━━━━━ Data under study

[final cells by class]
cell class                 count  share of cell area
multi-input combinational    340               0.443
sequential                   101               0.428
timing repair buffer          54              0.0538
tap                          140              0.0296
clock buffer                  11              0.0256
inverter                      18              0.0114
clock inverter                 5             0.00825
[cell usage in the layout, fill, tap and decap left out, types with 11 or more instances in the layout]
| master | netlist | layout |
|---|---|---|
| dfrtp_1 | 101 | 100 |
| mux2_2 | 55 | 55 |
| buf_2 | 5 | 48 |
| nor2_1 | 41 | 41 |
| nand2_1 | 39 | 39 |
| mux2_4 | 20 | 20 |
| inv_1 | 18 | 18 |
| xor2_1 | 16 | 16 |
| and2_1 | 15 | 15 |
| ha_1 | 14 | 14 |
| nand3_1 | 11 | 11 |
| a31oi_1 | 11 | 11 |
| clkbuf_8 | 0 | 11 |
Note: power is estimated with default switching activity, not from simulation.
File: src/adcl_pkg.sv
/*
  Package for the converter control block: register offsets, field
  positions, reset values, state types.
  Assumes a 32-bit AXI4-Lite master and one 125 MHz clock.
*/
// What this block does
// - Light stop without async clock aborts conversion
// - Light stop without async clock leaves result registers unchanged
// - Aborted conversion needs a fresh trigger
// - Async clock: conversion runs through light stop
// - Async light stop: hardware trigger or continuous start
// - Completion sets flag (only on a compare hit when compare is enabled), interrupt when enabled
// - Deep stop disables and resets all registers
// - Config register field layout
// - Divide, resolution and clock source encodings
// - Control two: active, trigger, compare bits
// - Control two bits 3:0 read zero
// - Control one: flag, irq enable, continuous, channel
// - Channel select routes input, single conversion
// - High byte read locks result pair
// - Compare value registers hold threshold
// - Pin control bits disable digital pins
package adcl_pkg;
  localparam logic [7:0] OFS_CONFIG = 8'h00;
  localparam logic [7:0] OFS_CTRL_TWO = 8'h04;
  localparam logic [7:0] OFS_CTRL_ONE = 8'h08;
  localparam logic [7:0] OFS_RES_HIGH = 8'h0c;
  localparam logic [7:0] OFS_RES_LOW = 8'h10;
  localparam logic [7:0] OFS_CMP_HIGH = 8'h14;
  localparam logic [7:0] OFS_CMP_LOW = 8'h18;
  localparam logic [7:0] OFS_PIN_ONE = 8'h1c;
  localparam logic [7:0] OFS_PIN_TWO = 8'h20;
  // Config fields
  localparam int CFG_LOWPWR = 7;
  localparam int CFG_DIV_LO = 5;
  localparam int CFG_LSMP = 4;
  localparam int CFG_MODE_LO = 2;
  localparam int CFG_CLK_LO = 0;
  localparam logic [1:0] CLK_SRC_BUS = 2'h0;
  localparam logic [1:0] CLK_SRC_ASYNC = 2'h3;
  localparam logic [1:0] DIV_BY_ONE = 2'h0;
  localparam logic [1:0] MODE_EIGHT = 2'h0;
  localparam logic [1:0] MODE_TEN = 2'h2;
  // Control two / one fields
  localparam int CT2_ACTIVE = 7;
  localparam int CT2_TRIG = 6;
  localparam int CT2_CFE = 5;
  localparam int CT2_CGT = 4;
  localparam int CT1_DONE = 7;
  localparam int CT1_IRQEN = 6;
  localparam int CT1_CONT = 5;
  // Reset values
  localparam logic [7:0] CONFIG_RST = 8'h00;
  localparam logic [7:0] CTRL_TWO_RST = 8'h00;
  localparam logic [7:0] CTRL_ONE_RST = 8'h00;
  localparam logic [9:0] RESULT_RST = 10'h000;
  localparam logic [9:0] CMP_RST = 10'h000;
  localparam logic [7:0] PIN_RST = 8'h00;
  localparam logic [1:0] RESP_OKAY = 2'h0;
  localparam logic [1:0] RESP_SLVERR = 2'h2;

  typedef enum logic {CONV_IDLE = 1'b0, CONV_RUN = 1'b1} adcl_conv_t;
endpackage
File: src/adcl_ctrl.sv
/*
  Converter control block: AXI4-Lite register file, conversion
  sequencing, light and deep stop handling, result lock, compare.
  Assumes the analog front end and stop requests run on aclk.
*/
// Local design decisions: the register addresses and the AXI4-Lite interface to the registers.
`timescale 1ns/1ps
module adcl_ctrl (
  input wire logic aclk,
  input wire logic aresetn,
  input wire logic ce,
  input wire logic [7:0] s_axi_awaddr,
  input wire logic s_axi_awvalid,
  output logic s_axi_awready,
  input wire logic [31:0] s_axi_wdata,
  input wire logic [3:0] s_axi_wstrb,
  input wire logic s_axi_wvalid,
  output logic s_axi_wready,
  output logic [1:0] s_axi_bresp,
  output logic s_axi_bvalid,
  input wire logic s_axi_bready,
  input wire logic [7:0] s_axi_araddr,
  input wire logic s_axi_arvalid,
  output logic s_axi_arready,
  output logic [31:0] s_axi_rdata,
  output logic [1:0] s_axi_rresp,
  output logic s_axi_rvalid,
  input wire logic s_axi_rready,
  input wire logic light_stop_mode,
  input wire logic deep_stop_mode,
  input wire logic hw_trigger,
  input wire logic afe_done,
  input wire logic [9:0] afe_data,
  output logic afe_start,
  output logic afe_abort,
  output logic [4:0] channel_select,
  output logic [7:0] converter_config,
  output logic conv_active_flag,
  output logic conv_irq,
  output logic [15:0] pin_disable
);
  typedef struct packed {
    adcl_pkg::adcl_conv_t conv;
    logic [7:0] cfg;
    logic trig;
    logic cfe;
    logic cgt;
    logic done_flag;
    logic irq_en;
    logic cont;
    logic [4:0] ch;
    logic [9:0] res;
    logic [9:0] cv;
    logic [7:0] pc1;
    logic [7:0] pc2;
    logic lock;
    logic irq;
    logic start;
    logic abort;
    logic aw_have;
    logic [7:0] awaddr;
    logic w_have;
    logic [7:0] wdata;
    logic wstb;
    logic bvalid;
    logic [1:0] bresp;
    logic rvalid;
    logic [31:0] rdata;
    logic [1:0] rresp;
  } adcl_state_t;

  adcl_state_t st;
  adcl_state_t next_st;

  // Compare condition on converted value
  function automatic logic cmp_hit(input logic [9:0] val,
                                   input logic [9:0] thr,
                                   input logic gt);
    logic [10:0] diff;
    diff = {1'b0, val} - {1'b0, thr};
    cmp_hit = gt ? ~diff[10] : diff[10];
  endfunction

  // Valid register word address
  function automatic logic addr_ok(input logic [7:0] a);
    addr_ok = (a[1:0] == 2'h0) && (a <= adcl_pkg::OFS_PIN_TWO);
  endfunction

  logic is_async;
  logic halt;
  logic wr_fire;
  logic sw_start;
  logic hw_start;
  logic hit;
  logic [9:0] conv_val;

  assign s_axi_awready = !st.aw_have && !st.bvalid;
  assign s_axi_wready = !st.w_have && !st.bvalid;
  assign s_axi_arready = !st.rvalid;
  assign s_axi_bvalid = st.bvalid;
  assign s_axi_bresp = st.bresp;
  assign s_axi_rvalid = st.rvalid;
  assign s_axi_rdata = st.rdata;
  assign s_axi_rresp = st.rresp;
  assign afe_start = st.start;
  assign afe_abort = st.abort;
  assign channel_select = st.ch;
  assign converter_config = st.cfg;
  assign conv_active_flag = (st.conv == adcl_pkg::CONV_RUN);
  assign conv_irq = st.irq;
  assign pin_disable = {st.pc2, st.pc1};

  always_comb begin
    next_st = st;
    next_st.start = 1'b0;
    next_st.abort = 1'b0;
    is_async = (st.cfg[adcl_pkg::CFG_CLK_LO +: 2] ==
                adcl_pkg::CLK_SRC_ASYNC);
    halt = light_stop_mode && !is_async;
    wr_fire = st.aw_have && st.w_have && !st.bvalid;
    sw_start = 1'b0;
    conv_val = (st.cfg[adcl_pkg::CFG_MODE_LO +: 2] ==
                adcl_pkg::MODE_EIGHT) ? {2'h0, afe_data[9:2]} : afe_data;
    hit = !st.cfe || cmp_hit(conv_val, st.cv, st.cgt);
    // Address and data channels taken in either order
    if (s_axi_awvalid && s_axi_awready) begin
      next_st.aw_have = 1'b1;
      next_st.awaddr = s_axi_awaddr;
    end
    if (s_axi_wvalid && s_axi_wready) begin
      next_st.w_have = 1'b1;
      next_st.wdata = s_axi_wdata[7:0];
      next_st.wstb = s_axi_wstrb[0];
    end
    if (st.bvalid && s_axi_bready) begin
      next_st.bvalid = 1'b0;
    end
    if (st.rvalid && s_axi_rready) begin
      next_st.rvalid = 1'b0;
    end
    // Register write
    if (wr_fire) begin
      next_st.aw_have = 1'b0;
      next_st.w_have = 1'b0;
      next_st.bvalid = 1'b1;
      next_st.bresp = addr_ok(st.awaddr) ? adcl_pkg::RESP_OKAY :
                      adcl_pkg::RESP_SLVERR;
      if (st.wstb) begin
        case (st.awaddr)
          adcl_pkg::OFS_CONFIG: begin
            next_st.cfg = st.wdata;
          end
          adcl_pkg::OFS_CTRL_TWO: begin
            next_st.trig = st.wdata[adcl_pkg::CT2_TRIG];
            next_st.cfe = st.wdata[adcl_pkg::CT2_CFE];
            next_st.cgt = st.wdata[adcl_pkg::CT2_CGT];
          end
          adcl_pkg::OFS_CTRL_ONE: begin
            next_st.done_flag = 1'b0;
            next_st.irq_en = st.wdata[adcl_pkg::CT1_IRQEN];
            next_st.cont = st.wdata[adcl_pkg::CT1_CONT];
            next_st.ch = st.wdata[4:0];
            sw_start = !st.trig;
          end
          adcl_pkg::OFS_CMP_HIGH: begin
            next_st.cv[9:8] = st.wdata[1:0];
          end
          adcl_pkg::OFS_CMP_LOW: begin
            next_st.cv[7:0] = st.wdata;
          end
          adcl_pkg::OFS_PIN_ONE: begin
            next_st.pc1 = st.wdata;
          end
          adcl_pkg::OFS_PIN_TWO: begin
            next_st.pc2 = st.wdata;
          end
          default: begin
            next_st.cfg = next_st.cfg;
          end
        endcase
      end
    end
    // Register read
    if (s_axi_arvalid && s_axi_arready) begin
      next_st.rvalid = 1'b1;
      next_st.rresp = addr_ok(s_axi_araddr) ? adcl_pkg::RESP_OKAY :
                      adcl_pkg::RESP_SLVERR;
      case (s_axi_araddr)
        adcl_pkg::OFS_CONFIG: next_st.rdata = {24'h0, st.cfg};
        adcl_pkg::OFS_CTRL_TWO: begin
          next_st.rdata = {24'h0, (st.conv == adcl_pkg::CONV_RUN),
                           st.trig, st.cfe, st.cgt, 4'h0};
        end
        adcl_pkg::OFS_CTRL_ONE: begin
          next_st.rdata = {24'h0, st.done_flag, st.irq_en, st.cont, st.ch};
        end
        adcl_pkg::OFS_RES_HIGH: begin
          next_st.rdata = {30'h0, st.res[9:8]};
          next_st.lock = 1'b1;
        end
        adcl_pkg::OFS_RES_LOW: begin
          next_st.rdata = {24'h0, st.res[7:0]};
          next_st.lock = 1'b0;
        end
        adcl_pkg::OFS_CMP_HIGH: next_st.rdata = {30'h0, st.cv[9:8]};
        adcl_pkg::OFS_CMP_LOW: next_st.rdata = {24'h0, st.cv[7:0]};
        adcl_pkg::OFS_PIN_ONE: next_st.rdata = {24'h0, st.pc1};
        adcl_pkg::OFS_PIN_TWO: next_st.rdata = {24'h0, st.pc2};
        default: next_st.rdata = 32'h0;
      endcase
    end
    // Conversion completion; set wins over a clear this cycle
    hw_start = st.trig && hw_trigger;
    if (st.conv == adcl_pkg::CONV_RUN && afe_done && !halt) begin
      next_st.conv = adcl_pkg::CONV_IDLE;
      if (hit) begin
        next_st.done_flag = 1'b1;
        if (!st.lock) begin
          next_st.res = st.cfe ? (conv_val - st.cv) : conv_val;
        end
      end
      if (st.cont) begin
        next_st.conv = adcl_pkg::CONV_RUN;
        next_st.start = 1'b1;
      end
    end
    // New conversion start
    if (!halt && (sw_start ||
        (hw_start && st.conv == adcl_pkg::CONV_IDLE))) begin
      next_st.conv = adcl_pkg::CONV_RUN;
      next_st.start = 1'b1;
    end
    // Light stop abort on any clock source but async; a late done is dropped
    if (halt && st.conv == adcl_pkg::CONV_RUN) begin
      next_st.conv = adcl_pkg::CONV_IDLE;
      next_st.start = 1'b0;
      next_st.abort = 1'b1;
    end
    // Deep stop: disable and return to reset values
    if (deep_stop_mode) begin
      next_st.abort = (st.conv == adcl_pkg::CONV_RUN);
      next_st.start = 1'b0;
      next_st.conv = adcl_pkg::CONV_IDLE;
      next_st.cfg = adcl_pkg::CONFIG_RST;
      {next_st.trig, next_st.cfe, next_st.cgt} = 3'h0;
      {next_st.done_flag, next_st.irq_en, next_st.cont} = 3'h0;
      next_st.ch = adcl_pkg::CTRL_ONE_RST[4:0];
      next_st.res = adcl_pkg::RESULT_RST;
      next_st.cv = adcl_pkg::CMP_RST;
      next_st.pc1 = adcl_pkg::PIN_RST;
      next_st.pc2 = adcl_pkg::PIN_RST;
      next_st.lock = 1'b0;
    end
    next_st.irq = next_st.done_flag && next_st.irq_en;
  end

  always_ff @(posedge aclk) begin
    if (!aresetn) begin
      st <= '0;
    end else if (ce) begin
      st <= next_st;
    end
  end

  logic run;
  assign run = (st.conv == adcl_pkg::CONV_RUN);
endmodule
==> src/epoc_ctrl.sv <==
// Operation
// (RULE1) Control register reads zero normally; reset clears all power and latch bits
// (RULE2) Array power bit set only when bus latch already set beforehand
// (RULE3) Clearing bus latch also clears array power bit in same update
// (RULE4) Write setting both bits sets latch only, power stays clear
// (RULE5) With latch set, next array write is latched; array reads blocked
// (RULE6) Option power bit is read/write, routes power to option cells
// (RULE7) Software: latch, write data, power for program time, clear both
// (RULE8) Option byte is nonvolatile, unchanged by reset, erased value zero
// (RULE9) Pulldown-inhibit bit one blocks software pulldown control on ports
// (RULE10) Stop delay bit selects 4064 or 16 bus cycles
// (RULE11) Oscillator shunt bit connects internal shunt resistor when one
// (RULE12) Stop conversion one: STOP enters halt, oscillator and timer run
// (RULE13) Stop conversion zero: STOP halts oscillator, clocks and watchdog
// (RULE14) Low-supply reset bit enables low-supply reset function
// (RULE15) Port interrupt bit lets port A low pins raise interrupts
// (RULE16) Sensitivity bit one adds level triggering to edge triggering
// (RULE17) Watchdog enable bit turns watchdog on
// (RULE18) Security bit set makes array and option reads undefined off user mode
// (RULE19) Software: write option data, apply voltage, pulse option power
// (RULE20) Software: write security bit, apply voltage, pulse option power
// (RULE21) Space is 6144 array bytes plus 16-byte vector and option region
// (RULE22) Software should reset before verifying after option programming
// (RULE23) Program times are timed by software or an external counter
`timescale 1ns/10ps
module epoc_ctrl (
  input  wire logic        hclk,            // Bus clock
  input  wire logic        hresetn,         // Async reset, active low
  input  wire logic        hsel,            // Slave select
  input  wire logic [15:0] haddr,           // Byte address
  input  wire logic [1:0]  htrans,          // Transfer type
  input  wire logic        hwrite,          // Write strobe
  input  wire logic [2:0]  hsize,           // Transfer size
  input  wire logic [31:0] hwdata,          // Write data
  input  wire logic        hready,          // Bus ready in
  input  wire logic        stop_req,        // STOP executed, same domain
  input  wire logic        stop_wake,       // Wake from stop, same domain
  input  wire logic        pulldown_sw,     // Software pulldown request
  input  wire logic [3:0]  port_a_low_pins, // Async port pins
  input  wire logic        irq_pin,         // Async interrupt pin, raw
  output logic [31:0]      hrdata,          // Read data
  output logic             hreadyout,       // Always ready
  output logic             hresp,           // Always OKAY
  output logic             array_program_power,  // Power to array
  output logic             option_program_power, // Power to option cells
  output logic             latch_we,        // Latched array write pulse
  output logic [15:0]      latch_addr,      // Latched array address
  output logic [7:0]       latch_data,      // Latched array data
  output logic             pulldown_en,     // Pulldowns enabled
  output logic             osc_shunt_select,// Shunt resistor connected
  output logic             low_supply_reset_enable, // Low-supply reset on
  output logic             watchdog_enable, // Watchdog on
  output logic             osc_run,         // Oscillator running
  output logic             cpu_clk_en,      // CPU clock enabled
  output logic             timer_clk_en,    // Timer clock enabled
  output logic             watchdog_run,    // Watchdog clocked
  output logic             ext_irq          // External interrupt request
);

  // Registers
  logic [7:0]  ctrl_reg;
  logic [7:0]  opt_reg;          // Nonvolatile cells, no reset
  logic        sec_reg;          // Nonvolatile cell, no reset
  logic [7:0]  opt_stage_reg;    // Option data waiting for power
  logic        sec_stage_reg;
  logic        user_mode_reg;
  logic        wr_ph_reg;
  logic [15:0] addr_ph_reg;
  logic        rd_ph_reg;
  logic [1:0]  pa_s1_reg [4];
  logic [3:0]  pa_s2_reg, pa_d_reg;
  logic        irq_s1_reg, irq_s2_reg, irq_d_reg;
  logic [11:0] dly_reg;
  typedef enum {RUN, HALT, STOPPED, RESTART} epoc_pwr_t;
  epoc_pwr_t   pwr_reg;
  logic [7:0]  ctrl_next;
  epoc_pkg::epoc_opt_t opt;
  logic [7:0]  wbyte;
  logic [7:0]  rd_byte;
  logic        in_array, in_vec;

  assign opt = epoc_pkg::epoc_opt_t'(opt_reg);

  // Address phase capture
  always_ff @(posedge hclk or negedge hresetn) begin
    if (!hresetn) begin
      wr_ph_reg   <= 1'b0;
      rd_ph_reg   <= 1'b0;
      addr_ph_reg <= 16'h0000;
    end else if (hready) begin
      wr_ph_reg   <= hsel & htrans[1] & hwrite;
      rd_ph_reg   <= hsel & htrans[1] & ~hwrite;
      addr_ph_reg <= haddr;
    end
  end

  // Byte lane of the addressed location
  always_comb begin
    unique case (addr_ph_reg[1:0])
      2'b00: wbyte = hwdata[7:0];
      2'b01: wbyte = hwdata[15:8];
      2'b10: wbyte = hwdata[23:16];
      default: wbyte = hwdata[31:24];
    endcase
  end

  assign in_array = addr_ph_reg >= epoc_pkg::ARRAY_BASE &&
                    addr_ph_reg <= epoc_pkg::ARRAY_LAST; // see (RULE21)
  assign in_vec   = addr_ph_reg >= epoc_pkg::VEC_BASE &&
                    addr_ph_reg <= epoc_pkg::VEC_LAST;   // see (RULE21)

  // Interlock between latch and array power
  always_comb begin
    ctrl_next = ctrl_reg;
    if (wr_ph_reg && addr_ph_reg == epoc_pkg::CTRL_ADDR) begin
      ctrl_next = 8'h00;
      ctrl_next[epoc_pkg::BL_BIT]  = wbyte[epoc_pkg::BL_BIT];
      ctrl_next[epoc_pkg::OPP_BIT] = wbyte[epoc_pkg::OPP_BIT]; // see (RULE6)
      // Latch must already be set; same-write attempt leaves power off
      ctrl_next[epoc_pkg::APP_BIT] = wbyte[epoc_pkg::APP_BIT] &
        ctrl_reg[epoc_pkg::BL_BIT] & wbyte[epoc_pkg::BL_BIT]; // see (RULE2) (RULE4) (RULE3)
    end
  end

  always_ff @(posedge hclk or negedge hresetn) begin
    if (!hresetn) ctrl_reg <= epoc_pkg::CTRL_RESET; // see (RULE1)
    else ctrl_reg <= ctrl_next;
  end

  // User-mode flag, software controlled, cleared means non-user
  always_ff @(posedge hclk or negedge hresetn) begin
    if (!hresetn) user_mode_reg <= 1'b1;
    else if (wr_ph_reg && addr_ph_reg == epoc_pkg::MODE_ADDR)
      user_mode_reg <= wbyte[0];
  end

  // Array latch: next array write while latched is captured
  always_ff @(posedge hclk or negedge hresetn) begin
    if (!hresetn) begin
      latch_we   <= 1'b0;
      latch_addr <= 16'h0000;
      latch_data <= 8'h00;
    end else begin
      latch_we <= 1'b0;
      if (wr_ph_reg && in_array && ctrl_reg[epoc_pkg::BL_BIT]) begin
        latch_we   <= 1'b1;                              // see (RULE5)
        latch_addr <= addr_ph_reg;
        latch_data <= wbyte;
      end
    end
  end

  // Staging of option and security data written before power
  always_ff @(posedge hclk or negedge hresetn) begin
    if (!hresetn) begin
      opt_stage_reg <= epoc_pkg::OPT_ERASED;
      sec_stage_reg <= 1'b0;
    end else if (wr_ph_reg && addr_ph_reg == epoc_pkg::OPT_ADDR) begin
      opt_stage_reg <= wbyte;                            // see (RULE19)
    end else if (wr_ph_reg && addr_ph_reg == epoc_pkg::SEC_ADDR) begin
      sec_stage_reg <= wbyte[epoc_pkg::SEC_BIT];         // see (RULE20)
    end
  end

  // Nonvolatile cells: only programming power changes them, never reset.
  // EPROM can only be programmed toward one, so bits OR in.
  always_ff @(posedge hclk) begin
    if (ctrl_reg[epoc_pkg::OPP_BIT]) begin
      opt_reg <= opt_reg | opt_stage_reg;                // see (RULE8)
      sec_reg <= sec_reg | sec_stage_reg;                // see (RULE18)
    end
  end

  // Read mux on the address phase, so data stand for the whole data phase.
  // Blocked data are undefined, shown as zero; array content not held here.
  always_comb begin
    rd_byte = 8'h00;
    if (haddr == epoc_pkg::CTRL_ADDR)
      rd_byte = ctrl_reg;                                // see (RULE1)
    else if (haddr == epoc_pkg::OPT_ADDR && !(sec_reg && !user_mode_reg))
      rd_byte = opt_reg;                                 // see (RULE18)
    else if (haddr == epoc_pkg::OPTW_ADDR)
      rd_byte = opt_stage_reg;
  end

  // Bus answer: zero wait states, OKAY; byte shown on every lane
  always_ff @(posedge hclk or negedge hresetn) begin
    if (!hresetn) hrdata <= 32'h0000_0000;
    else if (hready && hsel && htrans[1] && !hwrite)
      hrdata <= {4{rd_byte}};                            // see (RULE5)
  end
  assign hreadyout = 1'b1;
  assign hresp     = 1'b0;

  // Power outputs straight from the control register
  assign array_program_power  = ctrl_reg[epoc_pkg::APP_BIT];
  assign option_program_power = ctrl_reg[epoc_pkg::OPP_BIT];

  // Option decode to system controls, registered
  always_ff @(posedge hclk or negedge hresetn) begin
    if (!hresetn) begin
      pulldown_en             <= 1'b0;
      osc_shunt_select        <= 1'b0;
      low_supply_reset_enable <= 1'b0;
      watchdog_enable         <= 1'b0;
    end else begin
      pulldown_en <= pulldown_sw & ~opt.pulldown_inhibit;      // see (RULE9)
      osc_shunt_select        <= opt.osc_shunt_select;         // see (RULE11)
      low_supply_reset_enable <= opt.low_supply_reset_enable;  // see (RULE14)
      watchdog_enable         <= opt.watchdog_enable;          // see (RULE17)
    end
  end

  // Pin synchronisers, two flops before any logic
  always_ff @(posedge hclk or negedge hresetn) begin
    if (!hresetn) begin
      irq_s1_reg <= 1'b1;
      irq_s2_reg <= 1'b1;
      irq_d_reg  <= 1'b1;
      pa_s2_reg  <= 4'h0;
      pa_d_reg   <= 4'h0;
      for (int i = 0; i < 4; i++) pa_s1_reg[i] <= 2'b00;
    end else begin
      irq_s1_reg <= irq_pin;
      irq_s2_reg <= irq_s1_reg;
      irq_d_reg  <= irq_s2_reg;
      for (int i = 0; i < 4; i++) begin
        pa_s1_reg[i] <= {1'b0, port_a_low_pins[i]};
        pa_s2_reg[i] <= pa_s1_reg[i][0];
      end
      pa_d_reg <= pa_s2_reg;
    end
  end

  // Pin edge always triggers, port edge only with its option; level only with sensitivity option
  always_ff @(posedge hclk or negedge hresetn) begin
    if (!hresetn) ext_irq <= 1'b0;
    else ext_irq <= (irq_d_reg & ~irq_s2_reg)
      | (opt.level_sense & ~irq_s2_reg)                  // see (RULE16)
      | (opt.port_interrupt_enable &                     // see (RULE15)
         (|(pa_s2_reg & ~pa_d_reg) |
          (opt.level_sense & |pa_s2_reg)));              // see (RULE16)
  end

  // Stop, halt and restart sequencing
  always_ff @(posedge hclk or negedge hresetn) begin
    if (!hresetn) begin
      pwr_reg <= RUN;
      dly_reg <= 12'h000;
    end else begin
      unique case (pwr_reg)
        RUN: if (stop_req)
          pwr_reg <= opt.stop_conversion ? HALT : STOPPED; // see (RULE12) (RULE13)
        HALT: if (stop_wake) pwr_reg <= RUN;
        STOPPED: if (stop_wake) begin
          pwr_reg <= RESTART;
          dly_reg <= opt.long_stop_delay ? epoc_pkg::STOP_DLY_LONG
                                         : epoc_pkg::STOP_DLY_SHORT; // see (RULE10)
        end
        RESTART: begin
          dly_reg <= dly_reg - 12'h001;
          if (dly_reg == 12'h001) pwr_reg <= RUN;
        end
      endcase
    end
  end

  // Clock gating per state
  always_ff @(posedge hclk or negedge hresetn) begin
    if (!hresetn) begin
      osc_run      <= 1'b1;
      cpu_clk_en   <= 1'b1;
      timer_clk_en <= 1'b1;
      watchdog_run <= 1'b1;
    end else begin
      osc_run      <= pwr_reg != STOPPED;                // see (RULE13)
      cpu_clk_en   <= pwr_reg == RUN;                    // see (RULE12)
      timer_clk_en <= pwr_reg == RUN || pwr_reg == HALT; // see (RULE12)
      watchdog_run <= pwr_reg == RUN || pwr_reg == HALT; // see (RULE13)
    end
  end
endmodule // epoc_ctrl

━━━━━━━━━━

**Exercise requirements:**
From the opening line of the data above through the line holding "localparam logic [7:0] OFS_CONFIG = 8'h00;", give every line again exactly as it stands.

**Output:**
[final cells by class]
cell class                 count  share of cell area
multi-input combinational    340               0.443
sequential                   101               0.428
timing repair buffer          54              0.0538
tap                          140              0.0296
clock buffer                  11              0.0256
inverter                      18              0.0114
clock inverter                 5             0.00825
[cell usage in the layout, fill, tap and decap left out, types with 11 or more instances in the layout]
| master | netlist | layout |
|---|---|---|
| dfrtp_1 | 101 | 100 |
| mux2_2 | 55 | 55 |
| buf_2 | 5 | 48 |
| nor2_1 | 41 | 41 |
| nand2_1 | 39 | 39 |
| mux2_4 | 20 | 20 |
| inv_1 | 18 | 18 |
| xor2_1 | 16 | 16 |
| and2_1 | 15 | 15 |
| ha_1 | 14 | 14 |
| nand3_1 | 11 | 11 |
| a31oi_1 | 11 | 11 |
| clkbuf_8 | 0 | 11 |
Note: power is estimated with default switching activity, not from simulation.
File: src/adcl_pkg.sv
/*
  Package for the converter control block: register offsets, field
  positions, reset values, state types.
  Assumes a 32-bit AXI4-Lite master and one 125 MHz clock.
*/
// What this block does
// - Light stop without async clock aborts conversion
// - Light stop without async clock leaves result registers unchanged
// - Aborted conversion needs a fresh trigger
// - Async clock: conversion runs through light stop
// - Async light stop: hardware trigger or continuous start
// - Completion sets flag (only on a compare hit when compare is enabled), interrupt when enabled
// - Deep stop disables and resets all registers
// - Config register field layout
// - Divide, resolution and clock source encodings
// - Control two: active, trigger, compare bits
// - Control two bits 3:0 read zero
// - Control one: flag, irq enable, continuous, channel
// - Channel select routes input, single conversion
// - High byte read locks result pair
// - Compare value registers hold threshold
// - Pin control bits disable digital pins
package adcl_pkg;
  localparam logic [7:0] OFS_CONFIG = 8'h00;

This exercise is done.